- Extracted information -
Segment Open

run A:
// matvecmult
module matvecmult(
    CLK,
    RST,
    vector_x,
    vector_b,
    vector_y,
    Q,
    A,
    finish
);
Size in the first run: ~130 flip-flops, about 520 I/O pins, ~22000 um2 of cells after synthesis.
clock: 4.96 ns
lec_check: 0
abc_area: 1
cap_margin: 20
core_aspect_ratio: 0.5
core_margin: 2
core_utilization: 72
cts_cluster_diameter: 371
cts_cluster_size: 94
place_density: 0.35
slew_margin: 20
tns_end_percent: 5
run.sh (not shown) runs the stock make flow with config.mk's settings and CLKGATE_MAP_FILE=.
Stage in which a tool error killed run A: detailed placement.
> inputs changed (run A -> run B)
Settings: removing ABC_AREA (formerly 1); setting SETUP_SLACK_MARGIN to -0.58 for the first time; changing CORE_UTILIZATION from 72 to 57; removing CORE_ASPECT_RATIO (formerly 0.5); changing CTS_CLUSTER_DIAMETER from 371 to 285; removing CTS_CLUSTER_SIZE (formerly 94); removing TNS_END_PERCENT (formerly 5); removing PLACE_DENSITY (formerly 0.35); changing the clock period (ns, I/O delays scaled along) from 4.96 to 8.75.
[summary]
- The layout from run B, despite a flow that completed every stage, fails the layout checks, with the failing checks listed as negative setup slack.
- Compared with run A, run B shows a higher die area.
- Run A → run B: combined area of all synthesized cells decreased by about 9% relative to the old numbers; final weighted congestion in routability-driven placement shrank by about 12%; number of rows in the core area climbed about 50%; cell count after synthesis fell by 1014.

Segment Closed

- Work to complete -
Return the number of lines in the material holding the string "with", and no other text.

- Task output -
3